The Relevance Density Method for Multi-topic Queries in ... - CiteSeerX

14 downloads 0 Views 19KB Size Report
Bell Communications Research. 331 Newman Springs Road, Red Bank, NJ 07701-7030. G. Casella. Cornell University, 337 Warren Hall, Ithaca, NY 14850.
The Relevance Density Method for Multi-topic Queries in Information Retrieval. Y. Kane-Esrig, L. Streeter, S. Dumais, W. Keese Bell Communications Research 331 Newman Springs Road, Red Bank, NJ 07701-7030 G. Casella Cornell University, 337 Warren Hall, Ithaca, NY 14850

Abstract A long standing problem in information retrieval is how to treat queries that are best answered by two or more distinct sets of documents. Existing methods average across the words or terms in a user’s query, and consequently, perform poorly with multimodal queries, such as: "Show me documents about French art and American jazz". We propose a new method, the Relevance Density Method for selecting documents relevant to a user’s query. The method can be used whenever the documents and the terms are represented by vectors in a multi-dimensional space, such that the vectors corresponding to documents and terms dealing with closely related topics are close to each other. We show that the Relevance Density Method performs better for multimodal as well as single mode queries than an averaging method. In addition, we show that retrieval is substantially faster for the new method. Introduction The task of an information retrieval system is to respond to a user’s request for information (a query) by searching a collection of documents (e.g texts such as books, journal articles etc.) and selecting those documents that seem to be relevant to the topic(s) of the query. Usually, the documents in the collection are indexed by terms (keywords). It is assumed that the topic(s) of a document or of a query is adequately reflected by its collection of terms. The relevance density method proposed in this paper can be applied whenever terms and documents are represented by vectors in the same multidimensional document-term space with similarity of terms and documents reflected by the closeness of their vector representations in that space. In other words, if two vectors are close together, then the corresponding terms or documents can be assumed to be closely related in their topics and vice versa.
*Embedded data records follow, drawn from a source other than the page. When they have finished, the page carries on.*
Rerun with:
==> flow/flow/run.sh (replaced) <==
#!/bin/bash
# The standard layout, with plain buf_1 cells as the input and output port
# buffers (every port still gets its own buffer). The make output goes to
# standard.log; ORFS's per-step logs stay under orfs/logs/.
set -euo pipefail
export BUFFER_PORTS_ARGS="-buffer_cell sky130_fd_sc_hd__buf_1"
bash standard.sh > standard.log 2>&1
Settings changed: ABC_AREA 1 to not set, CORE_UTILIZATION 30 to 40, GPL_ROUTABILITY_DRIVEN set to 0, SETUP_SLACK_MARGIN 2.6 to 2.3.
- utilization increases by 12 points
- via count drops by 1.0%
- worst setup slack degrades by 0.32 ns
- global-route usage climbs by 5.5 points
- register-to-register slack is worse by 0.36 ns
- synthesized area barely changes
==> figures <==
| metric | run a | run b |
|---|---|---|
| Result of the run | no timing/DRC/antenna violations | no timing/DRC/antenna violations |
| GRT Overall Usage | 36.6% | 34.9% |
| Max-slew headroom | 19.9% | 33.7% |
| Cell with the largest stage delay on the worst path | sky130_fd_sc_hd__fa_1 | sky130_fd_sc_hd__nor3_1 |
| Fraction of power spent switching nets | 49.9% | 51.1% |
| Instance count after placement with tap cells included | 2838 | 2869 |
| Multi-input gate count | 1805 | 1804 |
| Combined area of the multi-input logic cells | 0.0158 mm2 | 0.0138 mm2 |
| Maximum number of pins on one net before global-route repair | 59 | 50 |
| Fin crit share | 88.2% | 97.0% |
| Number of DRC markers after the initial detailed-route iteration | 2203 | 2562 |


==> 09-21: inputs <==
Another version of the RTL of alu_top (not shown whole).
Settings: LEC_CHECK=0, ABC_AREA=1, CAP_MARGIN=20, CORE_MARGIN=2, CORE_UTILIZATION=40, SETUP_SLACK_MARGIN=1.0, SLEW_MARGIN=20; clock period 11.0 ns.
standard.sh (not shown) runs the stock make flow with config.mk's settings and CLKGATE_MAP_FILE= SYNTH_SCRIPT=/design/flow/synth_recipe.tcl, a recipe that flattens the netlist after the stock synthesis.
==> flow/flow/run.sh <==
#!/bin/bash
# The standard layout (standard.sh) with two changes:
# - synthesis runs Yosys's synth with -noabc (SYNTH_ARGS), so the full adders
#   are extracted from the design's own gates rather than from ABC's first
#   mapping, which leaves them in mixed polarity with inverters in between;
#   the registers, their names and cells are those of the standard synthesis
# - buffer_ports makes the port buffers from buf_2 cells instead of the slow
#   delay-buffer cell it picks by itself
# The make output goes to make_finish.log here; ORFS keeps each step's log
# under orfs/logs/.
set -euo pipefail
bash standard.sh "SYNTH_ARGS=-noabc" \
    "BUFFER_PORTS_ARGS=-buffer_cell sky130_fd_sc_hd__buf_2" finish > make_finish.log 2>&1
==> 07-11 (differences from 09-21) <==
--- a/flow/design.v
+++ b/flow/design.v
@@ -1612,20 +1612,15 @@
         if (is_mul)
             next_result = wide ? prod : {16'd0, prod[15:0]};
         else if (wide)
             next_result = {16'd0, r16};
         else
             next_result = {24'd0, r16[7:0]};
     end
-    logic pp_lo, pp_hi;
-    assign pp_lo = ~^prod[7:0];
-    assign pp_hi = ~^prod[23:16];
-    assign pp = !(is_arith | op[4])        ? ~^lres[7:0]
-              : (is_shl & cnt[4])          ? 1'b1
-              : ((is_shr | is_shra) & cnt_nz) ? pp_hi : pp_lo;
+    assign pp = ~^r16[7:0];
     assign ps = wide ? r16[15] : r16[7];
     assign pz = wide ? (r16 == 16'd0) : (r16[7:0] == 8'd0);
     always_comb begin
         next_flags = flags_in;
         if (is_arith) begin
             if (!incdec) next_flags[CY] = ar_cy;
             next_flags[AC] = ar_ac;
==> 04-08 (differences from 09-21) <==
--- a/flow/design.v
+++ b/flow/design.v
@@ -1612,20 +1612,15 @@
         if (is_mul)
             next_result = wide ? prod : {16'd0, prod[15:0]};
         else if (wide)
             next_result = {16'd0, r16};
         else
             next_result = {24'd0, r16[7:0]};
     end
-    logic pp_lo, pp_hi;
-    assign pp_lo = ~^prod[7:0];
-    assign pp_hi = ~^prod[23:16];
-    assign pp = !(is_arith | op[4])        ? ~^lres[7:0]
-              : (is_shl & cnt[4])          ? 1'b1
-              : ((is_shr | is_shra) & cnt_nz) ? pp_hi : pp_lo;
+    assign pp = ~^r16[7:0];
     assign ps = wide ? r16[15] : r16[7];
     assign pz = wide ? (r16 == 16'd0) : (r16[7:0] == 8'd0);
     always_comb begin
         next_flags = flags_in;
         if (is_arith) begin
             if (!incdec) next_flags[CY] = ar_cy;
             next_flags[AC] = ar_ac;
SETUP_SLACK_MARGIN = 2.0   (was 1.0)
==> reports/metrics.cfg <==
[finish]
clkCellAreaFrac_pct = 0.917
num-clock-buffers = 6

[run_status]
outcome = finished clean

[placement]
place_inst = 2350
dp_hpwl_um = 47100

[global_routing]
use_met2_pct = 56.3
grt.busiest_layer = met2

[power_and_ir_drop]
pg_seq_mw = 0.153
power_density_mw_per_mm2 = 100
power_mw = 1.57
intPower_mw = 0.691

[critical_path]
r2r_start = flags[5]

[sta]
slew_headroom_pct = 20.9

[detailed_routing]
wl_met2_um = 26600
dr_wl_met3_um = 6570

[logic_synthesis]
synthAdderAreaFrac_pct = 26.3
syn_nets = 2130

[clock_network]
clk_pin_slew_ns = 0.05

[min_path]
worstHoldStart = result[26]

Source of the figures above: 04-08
Methods for constructing such a space are presented in [1] and [2]. Currently, the method of selecting relevant documents used in conjunction with such vector representations of terms and documents is called vector averaging (VA). VA [2], [3] represents a query by a single vector in the

document-term space. This query vector is a weighted average of the term vectors used in the query. Documents in the collection are ranked by the closeness (measured by the cosine or dot product) of their vectors to the query vector. The top ranking documents are selected as relevant and returned to the user. Representing the query by a single vector works well when the vectors of the relevant objects (documents and terms) are clustered together in a single region of the document-term space, since the center of that region is a reasonable estimate of the query’s content. However, if the vectors of the relevant objects fall into two or more clusters separated by regions of the space containing nonrelevant documents, then averaging will perform poorly, since it will tend to retrieve documents between the two clusters of relevant documents. One proposed solution [4] was to identify multimodal queries and split them into sub-queries. However, this method was too computationally expensive and has not been used widely. An additional drawback of vector averaging is computational expense. Typically, the query vector is compared to every document vector. If the document collection is large and the dimensionality of the document-term space high, computational demands can be quite significant. The proposed method can be implemented using table look-up, thereby trading space for time. The Relevance Density Method We propose a new method of ranking documents. The Relevance Density Method (RDM) can be used whenever documents and terms are represented by vectors in the document-term space. We treat relevance as a continuous quantity and model its distribution by a probability density π(D D ) over the document-term space. The documents in the collection are ranked in the order of the height of the density over their vector representations D . In other words, the document that has the highest value of π(D D ) is given rank 1 etc., with higher ranks reflecting greater similarity or relevance. Thus, this density should be high over areas of the

document-term space containing vectors to relevant objects and low over areas of nonrelevant objects. If there is more than one cluster of relevant objects, then the density should be multimodal.

common or frequent words are weighted less heavily than rare words. (A list of desirable qualities of a sampling density, proofs that f (Q | D ) has these qualities, and an alternative sampling function are presented in [5].)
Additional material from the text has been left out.